Artes/cultura
23/04/2022 às 12:00•2 min de leitura
Quando a Rússia finalmente invadiu a Ucrânia, em 24 de fevereiro de 2022, após anos de tensões e ameaças, não só se concretizou uma realidade até então imaginada apenas por historiadores, como também lançou o mundo para o século passado, mais especificamente para o cenário doloroso da Segunda Guerra Mundial.
E com isso, além dos bombardeios, êxodo massivo, mortes, destruição e colapso econômico — reviveu alguns terrores oriundos daquele período, como os campos de filtragem. Na história russa, os lugares surgiram durante a União Soviética e eram usados para rastrear cidadãos soviéticos que retornavam do pós-guerra considerados "suspeitos", ainda que tivessem sido prisioneiros da Alemanha nazista de Adolf Hitler.
Essas pessoas, portanto, foram impedidas de voltarem para o que ainda havia sobrado de suas vidas e famílias, rastreadas e realocadas em campos improvisados antes de serem autorizadas a reentrarem no país.
(Fonte: Stoyan Nenov/Reuters)
Os campos de filtragem tiveram uma trajetória ainda mais sórdida e trágica durante a Segunda Guerra da Chechênia, ocorrida entre 1999 e 2009. Um relatório publicado em 2000 pela organização Human Rights Watch aponta vários abusos e violações dos direitos humanos que aconteceram por parte dos soldados russos em 1999. Estupros, espancamentos e tortura de civis foram os mais documentados.
Em matéria ao Yahoo News, a embaixadora dos Estados Unidos na Organização das Nações Unidas (ONU), Linda Thomas Greenfield, expôs relatórios que indicam que agentes do Serviço Federal de Segurança russa estão confiscando passaportes, identidades, celulares e separando famílias umas das outras para encaminhá-las para campos de filtragem, revivendo esse capítulo dantesco na história russa.
“Eu não preciso explicar que esses chamados 'campos de filtragem' são uma reminiscência. É assustador, e não podemos desviar o olhar”, disse ela.
(Fonte: Imagem de Satélite/Maxar Technologies)

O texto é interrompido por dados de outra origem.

$ cat src/shared/freq_meter_pkg.sv
// package: register map, field layout and timing constants of the frequency meter
package freq_meter_pkg;
   localparam int ADDR_W = 10;
   localparam logic [9:0] OFS_START_CMD = 10'h000;
   localparam logic [9:0] OFS_CONFIG = 10'h004;
   localparam logic [9:0] OFS_STATE = 10'h008;
   localparam logic [9:0] OFS_COUNT = 10'h00c;
   localparam logic [9:0] OFS_IRQ_EN_SET = 10'h010;
   localparam logic [9:0] OFS_IRQ_EN_CLR = 10'h014;
   localparam logic [9:0] OFS_IRQ_MASK = 10'h018;
   localparam logic [9:0] OFS_IRQ_PEND = 10'h01c;
   localparam logic [9:0] OFS_IRQ_PEND_CLR = 10'h020;
   localparam logic [9:0] OFS_REVISION = 10'h3fc;
   // configuration fields
   localparam int CFG_REF_EN_BIT = 31;
   localparam int CFG_MSR_SEL_LSB = 16;
   localparam int MSR_SEL_W = 5;
   localparam int CFG_WIN_LSB = 8;
   localparam int WIN_W = 8;
   localparam int CFG_REF_SEL_LSB = 0;
   localparam int REF_SEL_W = 3;
   localparam logic [31:0] CFG_RESET = 32'h0000_0000;
   localparam logic [31:0] CFG_WRITABLE = 32'h801f_ff07;
   // status and interrupt bits
   localparam int ST_BUSY_BIT = 0;
   localparam int ST_SWITCH_BIT = 1;
   localparam int START_BIT = 0;
   localparam int RESULT_W = 24;
   localparam int NUM_MSR_SRC = 32;
   localparam int NUM_REF_SRC = 8;
   // reference edges seen before a clock switch counts as settled
   localparam logic [1:0] SWITCH_EDGES = 2'h2;
   // arbitrary revision value
   localparam logic [31:0] REVISION_VALUE = 32'h0000_0a01;
endpackage : freq_meter_pkg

Os documentos acusam que civis ucranianos foram removidos à força de seu país agora na guerra e transportados por ônibus para campos de filtragem, onde foram interrogados por horas a fios, tiveram suas impressões digitais coletadas, foram fotografados, forçados a entregar todos os tipos de documentos que carregavam, e depois enviados para cidades na Rússia.
As autoridades ucranianas estimam que mais de 40 mil civis foram removidos à força da Ucrânia até então. Em entrevista ao The Guardian de Roskov, na Rússia, uma mulher ucraniana que pediu para que tivesse sua identidade preservada, disse que foi conduzida por soldados russos em um ônibus com 300 pessoas para um abrigo antiaéreo até um campo cheio de tendas militares na fronteira com a Rússia.
Uma vez lá, a sobrevivente teve seu telefone revistado, foi questionada se tinha alguma informação sobre o exército ucraniano, ou se possuía amigos trabalhando para as Forças Armadas e para o governo.
(Fonte: Stringer/Anadolu Agency/Getty Images)
“Eles também me perguntaram o que eu pensava sobre a Ucrânia, sobre Putin e o conflito. Foi muito degradante”, revelou a mulher. Ela também tentou deixar claro que todo o processo, inclusive ser enviada para a Rússia depois do rapto, não foi uma escolha.
Em resposta, as autoridades russas negam a existência dos campos de filtragem. Além disso, Dmitry Peskov, porta-voz do Kremlin, disse que os soldados russos não removeram à força os cidadãos ucranianos, e que eles apenas fugiram para a Rússia voluntariamente para escapar da violência do conflito.
Em contraponto, não só o governo ucraniano desmente a alegação russa, como um jornal russo chamado Rossiyskaya Gazeta mostrou imagens de satélite confirmando a existência de um campo de filtragem montado na vila ucraniana de Bezimenne, atualmente controlada pela Rússia, onde 5 mil civis foram processados para "evitar que nacionalistas ucranianos se infiltrassem na Rússia disfarçados de refugiados".
Conforme as Convenções de Genebra, os campos de filtragem configuram como crime de guerra desde a quarta Convenção, escrita em 1949.